WK11: Statistical inference: Two categorical variables: Two-way contingency table

Categorical variables are variables whose values fall into groups or categories.
Examples:
- Gender (categorical by nature)
- Age (grouped into classes, e.g., child 0-18, adult 19-100)

Used for preliminary investigation of the relationship between two categorical variables.
Displays counts for combinations of categories.
Example: Investigating the relationship between living arrangement and age.
- Living arrangements (rows): Parent's home, another person's home, own place, group quarters, other.
- Age (columns): 19, 20, 21, 22 years old.
Each cell contains the number of individuals belonging to a specific age and living arrangement combination.

Counts for each category of a single variable, regardless of the other variable.
Calculated by summing up counts across all categories of the other variable.
Example: Marginal distribution for living arrangement:
- Count of individuals living in their parent's home, regardless of age.
Marginal distribution is represented by percentages or proportions.
Proportion = Count of individuals in a category / Total number of individuals.
Example: 1,357 individuals live in their parents' home out of a total of 2,984.
- Proportion = $1357 / 2984 = 0.455$ (45.5%)
Check that percentages sum up to 100% or proportions sum up to 1.

Distribution of values or categories of one variable, considering only individuals belonging to a particular category in the other variable.
Used to investigate the relationship between two categorical variables.
If conditional distributions are similar, there is likely no relationship.
If conditional distributions are different, there might be a relationship.
To determine whether living arrangement depends on age, obtain conditional distributions of living arrangements for each age category and compare.
Proportion calculation: Count of individuals in a living arrangement category / Total number of individuals in that age category.
Example: For individuals who are 19, 324 live in their parents' home out of 540 total.
- Proportion = $324 / 540 = 0.6$ (60%)
Check that percentages in each conditional distribution sum up to 100% or proportions sum up to 1.
Visual comparison of conditional distributions can be done using plots.

When doing statistical inference, it is important to watch out for lurking variables.
Lurking variables explain changes in the response, but are not known prior to the study.
Example: Simpson's Paradox
- Relationship between two quantitative variables (X and Y) appears decreasing.
- By considering a categorical variable, the relationship between X and Y is actually increasing.
- If the effect of the lurking variable is not taken into account, misleading conclusions may result.
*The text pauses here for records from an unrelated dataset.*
==> src/rtl/branch_resolver_pkg.sv <==
// Shared types for the branch resolver: queue entry layout, resolver states
// and the saturating counter helper.
package branch_resolver_pkg;

  typedef logic [15:0] lc3b_word;

  typedef struct packed {
    lc3b_word pc;
    logic     pred_taken;
    lc3b_word pred_target;
  } br_entry_t;

  localparam lc3b_word BR_PC_INCR = 16'd2;

  typedef enum logic {
    BR_RUN     = 1'b0,
    BR_RECOVER = 1'b1
  } br_resolve_state_t;

  function automatic lc3b_word sat_inc(input lc3b_word v);
    return (v == 16'hFFFF) ? v : v + 16'd1;
  endfunction

endpackage

==> src/rtl/branch_resolver_br_queue.sv <==
// In-order circular queue of outstanding predicted branches.
// Clear wins over push/pop; push and pop in the same cycle keep the count.
module branch_resolver_br_queue
  import branch_resolver_pkg::*;
#(
  parameter int DEPTH = 4
) (
  input  logic                   clk,
  input  logic                   rst_n,
  input  logic                   push_i,
  input  br_entry_t              entry_i,
  input  logic                   pop_i,
  input  logic                   clear_i,
  output br_entry_t              head_o,
  output logic [$clog2(DEPTH):0] count_o,
  output logic                   full_o,
  output logic                   empty_o
);

  localparam int PW = $clog2(DEPTH);
  localparam int CW = PW + 1;

  br_entry_t       mem_q [DEPTH];
  logic [PW-1:0]   wr_ptr_q, wr_ptr_d;
  logic [PW-1:0]   rd_ptr_q, rd_ptr_d;
  logic [CW-1:0]   count_q, count_d;
  logic            push_ok, pop_ok;

  assign full_o  = (count_q == CW'(DEPTH));
  assign empty_o = (count_q == '0);
  assign count_o = count_q;
  assign head_o  = mem_q[rd_ptr_q];

  assign push_ok = push_i && !full_o && !clear_i;
  assign pop_ok  = pop_i && !empty_o && !clear_i;

  always_comb begin
    wr_ptr_d = wr_ptr_q;
    rd_ptr_d = rd_ptr_q;
    count_d  = count_q;
    if (clear_i) begin
      wr_ptr_d = '0;
      rd_ptr_d = '0;
      count_d  = '0;
    end else begin
      if (push_ok) wr_ptr_d = wr_ptr_q + PW'(1);
      if (pop_ok)  rd_ptr_d = rd_ptr_q + PW'(1);
      case ({push_ok, pop_ok})
        2'b10:   count_d = count_q + CW'(1);
        2'b01:   count_d = count_q - CW'(1);
        default: count_d = count_q;
      endcase
    end
  end

  always_ff @(posedge clk or negedge rst_n) begin
    if (!rst_n) begin
      wr_ptr_q <= '0;
      rd_ptr_q <= '0;
      count_q  <= '0;
    end else begin
      wr_ptr_q <= wr_ptr_d;
      rd_ptr_q <= rd_ptr_d;
      count_q  <= count_d;
    end
  end

  // Storage needs no reset: an entry is only read after it has been written.
  always_ff @(posedge clk) begin
    if (push_ok) mem_q[wr_ptr_q] <= entry_i;
  end

endmodule

==> src/rtl/branch_resolver.sv <==
// Resolves predicted branches in order, trains the predictor and flushes
// fetch on a mispredict, then holds fetch off for a recovery window.
//
// state      | meaning
// BR_RUN     | normal operation, pushes accepted while the queue has room
// BR_RECOVER | post-flush window, push_ready held low for RECOVER_CYCLES
module branch_resolver
  import branch_resolver_pkg::*;
#(
  parameter int DEPTH          = 4,
  parameter int RECOVER_CYCLES = 2
) (
  input  logic                   clk,
  input  logic                   rst_n,
  input  logic                   push_valid,
  input  logic [15:0]            push_pc,
  input  logic                   push_pred_taken,
  input  logic [15:0]            push_pred_target,
  output logic                   push_ready,
  input  logic                   resolve_valid,
  input  logic                   resolve_taken,
  input  logic [15:0]            resolve_target,
  output logic                   taken,
  output logic                   not_taken,
  output logic [15:0]            upd_address,
  output logic                   flush,
  output logic [15:0]            redirect_pc,
  output logic [$clog2(DEPTH):0] queue_count,
  output logic                   underflow_err,
  output logic [15:0]            branch_count,
  output logic [15:0]            mispredict_count
);

  localparam int RW = (RECOVER_CYCLES < 2) ? 1 : $clog2(RECOVER_CYCLES + 1);

  br_resolve_state_t state_q, state_d;
  logic [RW-1:0]     rcnt_q, rcnt_d;

  logic     taken_q, taken_d;
  logic     not_taken_q, not_taken_d;
  logic     flush_q, flush_d;
  lc3b_word upd_q, upd_d;
  lc3b_word redir_q, redir_d;
  lc3b_word bcnt_q, bcnt_d;
  lc3b_word mcnt_q, mcnt_d;
  logic     uf_q, uf_d;

  br_entry_t q_head, q_entry;
  logic      q_push, q_pop, q_clear, q_full, q_empty;
  logic      resolve_fire, mispred;

  assign push_ready = (state_q == BR_RUN) && !q_full;

  assign q_entry = '{pc: push_pc, pred_taken: push_pred_taken, pred_target: push_pred_target};

  assign resolve_fire = resolve_valid && !q_empty;
  assign mispred      = resolve_fire &&
                        ((q_head.pred_taken != resolve_taken) ||
                         (resolve_taken && (q_head.pred_target != resolve_target)));

  // A mispredict squashes every younger entry, including one pushed this cycle.
  assign q_push  = push_valid && push_ready && !mispred;
  assign q_pop   = resolve_fire && !mispred;
  assign q_clear = mispred;

  branch_resolver_br_queue #(.DEPTH(DEPTH)) u_queue (
    .clk     (clk),
    .rst_n   (rst_n),
    .push_i  (q_push),
    .entry_i (q_entry),
    .pop_i   (q_pop),
    .clear_i (q_clear),
    .head_o  (q_head),
    .count_o (queue_count),
    .full_o  (q_full),
    .empty_o (q_empty)
  );

  always_comb begin
    state_d = state_q;
    rcnt_d  = rcnt_q;
    case (state_q)
      BR_RUN: begin
        if (mispred) begin
          state_d = BR_RECOVER;
          rcnt_d  = RW'(RECOVER_CYCLES);
        end
      end
      BR_RECOVER: begin
        rcnt_d = rcnt_q - RW'(1);
        if (rcnt_q <= RW'(1)) state_d = BR_RUN;
      end
      default: state_d = BR_RUN;
    endcase
  end

  always_comb begin
    taken_d     = 1'b0;
    not_taken_d = 1'b0;
    flush_d     = 1'b0;
    upd_d       = upd_q;
    redir_d     = redir_q;
    bcnt_d      = bcnt_q;
    mcnt_d      = mcnt_q;
    uf_d        = uf_q;
    if (resolve_fire) begin
      taken_d     = resolve_taken;
      not_taken_d = !resolve_taken;
      upd_d       = q_head.pc;
      bcnt_d      = sat_inc(bcnt_q);
      if (mispred) begin
        flush_d = 1'b1;
        redir_d = resolve_taken ? resolve_target : q_head.pc + BR_PC_INCR;
        mcnt_d  = sat_inc(mcnt_q);
      end
    end else if (resolve_valid) begin
      uf_d = 1'b1;
    end
  end

  always_ff @(posedge clk or negedge rst_n) begin
    if (!rst_n) begin
      state_q     <= BR_RUN;
      rcnt_q      <= '0;
      taken_q     <= 1'b0;
      not_taken_q <= 1'b0;
      flush_q     <= 1'b0;
      upd_q       <= '0;
      redir_q     <= '0;
      bcnt_q      <= '0;
      mcnt_q      <= '0;
      uf_q        <= 1'b0;
    end else begin
      state_q     <= state_d;
      rcnt_q      <= rcnt_d;
      taken_q     <= taken_d;
      not_taken_q <= not_taken_d;
      flush_q     <= flush_d;
      upd_q       <= upd_d;
      redir_q     <= redir_d;
      bcnt_q      <= bcnt_d;
      mcnt_q      <= mcnt_d;
      uf_q        <= uf_d;
    end
  end

  assign taken            = taken_q;
  assign not_taken        = not_taken_q;
  assign flush            = flush_q;
  assign upd_address      = upd_q;
  assign redirect_pc      = redir_q;
  assign branch_count     = bcnt_q;
  assign mispredict_count = mcnt_q;
  assign underflow_err    = uf_q;

endmodule

==> config.mk <==
export PLATFORM = sky130hd
export DESIGN_NAME = branch_resolver
export DESIGN_NICKNAME = d
export VERILOG_FILES = /design/src/rtl/branch_resolver_pkg.sv /design/src/rtl/branch_resolver_br_queue.sv /design/src/rtl/branch_resolver.sv
export SDC_FILE = /design/constraint.sdc
export NUM_CORES = 1
export LEC_CHECK = 0
export ABC_AREA = 1
export BUFFER_PORTS_ARGS = -buffer_cell sky130_fd_sc_hd__buf_2
export CAP_MARGIN = 20
export CORE_AREA = 4 4 158 160
export CTS_CLUSTER_DIAMETER = 200
export CTS_CLUSTER_SIZE = 20
export DETAILED_ROUTE_END_ITERATION = 8
export DIE_AREA = 0 0 162 164
export SLEW_MARGIN = 20
export SYNTH_ARGS = -nofsm -noshare
export SYNTH_HDL_FRONTEND = slang
export SYNTH_HIERARCHICAL = 1
export SYNTH_SLANG_ARGS = --single-unit
==> constraint.sdc <==
create_clock -name clk -period 10.28 [get_ports clk]
set_input_delay 0.514 -clock clk [delete_from_list [all_inputs] [get_ports clk]]
set_output_delay 0.514 -clock clk [all_outputs]
set_load 0.01 [all_outputs]
Word-level counts from Yosys, hierarchy flattened --
Memory sizes are Yosys's and may differ from the RTL's. Index checks and enable logic that the tools add are counted.
Word-level totals: bits in registers 78, memory bits (writable) 132, word-level logic and storage cells 76, memories kept 1
Operators by class: add/sub/neg operators 8, magnitude comparators 1, eq/ne operators 8, muxes and demuxes 17, bitwise operators 4, reduce and logical (&&, ||, !) cells 24
Memories:
- u_queue.mem_q | depth 4, bits a word 33, rd ports 1, clocked after memory_dff 0, write ports 1, line branch_resolver_br_queue.sv:23 | br_entry_t mem_q [DEPTH];
Operator list (count):
- $add A16 B1 Y16 const B | 2
- $eq A16 B16 Y1 const B | 2
- $add A16 B2 Y16 const B | 1
- $mux W16 | 1
- $ne A16 B16 Y1 | 1
- $logic_and A1 B1 Y1 | 11
- $mux W2 | 5
- $mux W1 | 7
- $pmux W3 S2 | 1
- $reduce_and A2 Y1 | 3
- $add A2 B1 Y2 const B | 2
- $logic_not A1 Y1 | 4
- $not A1 Y1 | 4
- $pmux W2 S2 | 1
- $reduce_bool A2 Y1 | 2
- $add A3 B1 Y3 const B | 1
- $eq A3 B3 Y1 const B | 1
- $logic_not A3 Y1 | 1
- $mux W3 | 1
- $reduce_and A3 Y1 | 1
- $reduce_bool A3 Y1 | 1
- $sub A3 B1 Y3 const B | 1
- $eq A2 B1 Y1 const B | 1
- $eq A2 B2 Y1 const B | 1
- 6 further kinds | 6

Logic depth before layout (Yosys ltp) --
An unclocked memory read counts as a cell.
depth in word-level cells 12, depth in mapped cells 26

Hierarchy --
The synthesis kept the hierarchy.
Modules (own cells, without submodules):
- branch_resolver_br_queue | instances 1, cells each 384, area an instance 5338.9 µm², sequential area each 4139.0 µm²
- branch_resolver | instances 1, cells each 541, area an instance 4001.3 µm², sequential area each 1776.7 µm²

Worst setup path after synthesis --
OpenSTA, ideal clock, no wires.
kind reg-to-reg, start register u_queue.rd_ptr_q[0], end memory u_queue/mem_q[0][0] (netlist name), enable pin, data arrival time 3.612 ns, data required time 9.857 ns, slack 6.245 ns, cell stages (with the launch flop) 19, cells stage by stage dfrtp_1 > inv_2 > buf_2 > buf_2 > nor2_1 > o22ai_1 > inv_1 > nand2_1 > nand2_1 > nor2_1 > nand2_1 > nor2_1 > nand3_2 > nand3_4 > inv_2 > buf_6 > inv_1 > nand3_2 > nor2_1
RTL lines:
- from (decl) | line branch_resolver_br_queue.sv:25 | logic [PW-1:0] rd_ptr_q, rd_ptr_d;
- from (signal assigned) | line branch_resolver_br_queue.sv:63 | rd_ptr_q <= rd_ptr_d;
- to (decl) | line branch_resolver_br_queue.sv:23

==> flow_metrics.py <==
metrics = {
    "synthesis": {
        "synth_top_cell_by_area": "edfxtp_1",
        "seq_area_frac_synth": 0.6334,
        "synthesis.area_um2": 9340,
        "avgSynthCellArea_um2": 10.10,
        "ys_ff_latch": 210,
        "synth_top_cell_area_share": 0.4244,
        "synth-async-reset-ratio": 0.3714,
        "synth_edf_count": 132,
        "postSynthCellCount": 925,
        "syn-num-nets": 988,
        "synth_area_leaders": "edfxtp_1, dfrtp_1, nand2_1",
        "ys_warn_count": 6,
        "synth.distinct_cells": 40,
        "synth_top_flop_cell": "edfxtp_1",
    },
    "pwr": {
        "power_leakage_nw": 4.681,
        "power.switching_mw": 0.9229,
        "comb_power_share": 0.331,
        "power_density_nw_per_um2": 234.4,
        "peakVddDrop_mv": 0.1273,
        "p_total_mw": 2.506,
        "p_sw_frac": 0.3683,
        "power.internal_mw": 1.583,
        "seq_power_share": 0.460,
        "clock_power_share": 0.209,
    },
    "detailed_routing": {
        "drt_iter0_markers": 562,
        "post_drt_wl_per_cell_um": 16.36,
        "drtAntennaViolNets": 0,
        "vias": 6684,
        "drc": 0,
        "drtPass1Iterations": 7,
        "via_per_inst": 4.900,
        "drt_wl_total_mm": 22.32,
    },
    "layout": {
        "fill_cells": 2280,
        "diodes": 0,
        "syn_to_final_growth_pct": 14.45,
        "nets": 1106,
        "drive_gt1_frac": 0.1751,
    },
    "placement": {
        "port_buffers": 125,
        "dp_hpwl_mm": 15.31,
        "gp_congestion": 0.8295,
        "post-place-ws_ns": 5.879,
    },
    "global_route": {
        "grt_overflow": 0,
        "grt_pass1_wl_mm": 34.53,
        "antenna_found_initial": 0,
        "grt_use_total": 0.1651,
        "grt_pass1_vias": 6286,
        "grt_max_degree": 79,
    },
    "clock_network": {
        "cts_tree": "built",
        "htree_levels": 1,
        "clock_latency_ns": 0.48,
        "root_buffer": "clkbuf_16",
        "cts_buffer_depth": 3,
        "clock-sinks": 210,
        "clkTransAtPathRegs_ns": 0.09,
        "cts_resized": 0,
        "cts-buffers-inserted": 14,
    },
    "floorplanning": {
        "io_pins": 126,
        "core-area_um2": 23400,
        "initial_core_util": 0.3991,
        "die_y_um": 164,
        "die_width_um": 162,
        "dieArea_um2": 26570,
        "rows": 56,
    },
    "sta": {
        "whs_ns": 0.2415,
        "slew_headroom": 0.4388,
        "period_needed_ns": 4.432,
        "worst_pin_slew_ns": 0.8398,
        "rsz0062_at_grt": "no",
        "tns_ns": 0,
        "setup_viol": 0,
        "drv_slew": 0,
        "fin_ws_ns": 5.848,
        "fin_skew_ns": 0.01869,
        "clock.fmax_mhz": 225.6,
        "finalCritPeriodShare": 0.4311,
        "hold_viol_final": 0,
    },
    "run": {
        "cap_violations": 0,
    },
    "worst_hold_path": {
        "worstHoldPathType": "in2reg",
    },
    "setup_path": {
        "cp-end-kind": "flip-flop",
        "worst-path-max-fanout": 68,
        "worst_ep_arrival_time_ns": 4.55,
        "cp-start-kind": "flip-flop",
        "cp.required_ns": 10.40,
        "path_class": "reg2reg",
    },
    "status": {
        "outcome": "completed",
    },
}
flip-flops by register name (all words and copies together) (netlist names):
register,flops
u_queue/mem_q,132
flush,1
state_q,1
redirect_pc,16
u_queue/rd_ptr_q,2
u_queue/count_o,3
branch_count,16
u_queue/wr_ptr_q,2
mispredict_count,16
underflow_err,1
rcnt_q,2
upd_address,16
not_taken,1
taken,1
final cells by class:
cell class              instances  area, um2  share of cell area
flip-flops and latches        210       5917              0.5535
multi-input cells             598       2952              0.2761
repair buffers                134      718.2             0.06718
well taps                     319      399.1             0.03734
clock buffers                  16      357.8             0.03347
inverters                      85      319.1             0.02985
clock inverters                 2      27.53            0.002575
power by group through the flow:
stage	Clock, mW	Combinational, mW	Sequential [mW]
floorplan	0	0.507	1.20
global placement	0	0.821	1.17
detailed placement	0	0.832	1.17
CTS	0.538	0.835	1.16
global route	0.573	0.940	1.17
finish	0.523	0.829	1.15
synthesized netlist by cell type (all sizes together) (5+ instances only):
| library cell | count |
|---|---|
| xnor2 | 13 |
| a21oi | 7 |
| o21ai | 102 |
| edfxtp | 132 |
| nand4 | 7 |
| nor2 | 111 |
| nand2 | 230 |
| nand3 | 34 |
| dfrtp | 78 |
| clkbuf | 18 |
| or2 | 5 |
| ha | 8 |
| o22ai | 33 |
| xor2 | 23 |
| buf | 14 |
| nor3 | 17 |
| inv | 84 |
timing repair:
action | 4_1_cts | 5_1_grt
endpoints found under the hold margin | 0 | 19
hold buffers | 0 | 1
setup buffers | 0 | 0
layer usage:
layer / wire length [um] / global-route usage
met1: 10450 / 0.2375
met5: 0 / 0
met2: 10140 / 0.2666
met4: 498 / 0.03883
met3: 1233 / 0.02535
path summary, 6_finish.rpt:
kind	slack, ns	cells past startpoint	end	from
max	5.85	18	u_queue/mem_q[0][27]	u_queue/rd_ptr_q[0]
min	0.24	1	u_queue/mem_q[1][24]	push_pc[7]
max reg2reg	5.85	18	u_queue/mem_q[0][27]	u_queue/rd_ptr_q[0]
min reg2reg	0.48	2	redirect_pc[2]	redirect_pc[2]
max in group asynchronous	9.24	3	u_queue/rd_ptr_q[0]	rst_n
min in group asynchronous	0.45	2	branch_count[0]	rst_n
cell families after synthesis:
| kind of cell | Yosys count | synth area share |
|---|---|---|
| AND/OR/NAND/NOR | 406 | 0.1830 |
| flip-flops | 210 | 0.6334 |
| AO/OA/AOI/OAI | 146 | 0.08426 |
| buffers and inverters | 117 | 0.05171 |
| XOR/XNOR | 36 | 0.03376 |
| adder cells (fa/ha/maj) | 9 | 0.01286 |
| multiplexers | 1 | 0.001072 |
layout by cell type (no fill, tap or decap), types with 8 or more instances in the layout:
master	instances
inv_1	80
o22ai_1	33
nor2_1	104
xor2_1	23
buf_4	8
ha_1	8
edfxtp_1	132
buf_2	124
nor3_1	14
nand2_1	221
nand3_1	31
dfrtp_1	77
clkbuf_16	14
o21ai_0	100
xnor2_1	13
nand2_2	9
stage by stage:
step | util | instances | cell area [um2]
after floorplan | - | 925 | 9340
after global placement | 0.4387 | 1344 | 10270
after detailed placement | 0.4387 | 1344 | 10270
after CTS | 0.4552 | 1362 | 10650
after global routing | 0.4568 | 1364 | 10690
final | 0.4568 | 1364 | 10690
worst max-delay path, cell delays in order, from the launching register on:
cell     delay (ns)
dfrtp_2        0.39
buf_4          0.32
inv_2          0.10
buf_4          0.53
o21ai_0        0.16
o22ai_1        0.29
inv_1          0.07
nand2_1        0.06
nand2_1        0.04
nor2_1         0.10
nand2_1        0.07
nor2_1         0.10
nand3_2        0.16
nand3_4        0.29
inv_2          0.21
inv_1          0.24
nand3_2        0.24
nor2_2         0.15
buf_4          0.45
(Power assumes the default switching activity.)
Relationship between survival of a victim in an accident and mode of transport to the hospital.
Conditional distributions of survival conditioned on mode of transport:
- Helicopter: 32% death, 68% survival.
- Road: 23.6% death, 76.4% survival.
Helicopter transport appears to have a lower survival rate.
Lurking variable: Seriousness of the accident (less serious, more serious).
Data separated by seriousness of the accident:
- Serious Accidents:
  - Helicopter: 52% survival.
  - Road: 40% survival.
- Less Serious Accidents:
  - Helicopter: 84% survival.
  - Road: 80% survival.
In both cases, helicopter transport yields a higher survival rate.
This example shows how a lurking variable can reverse the overall interpretation of the data.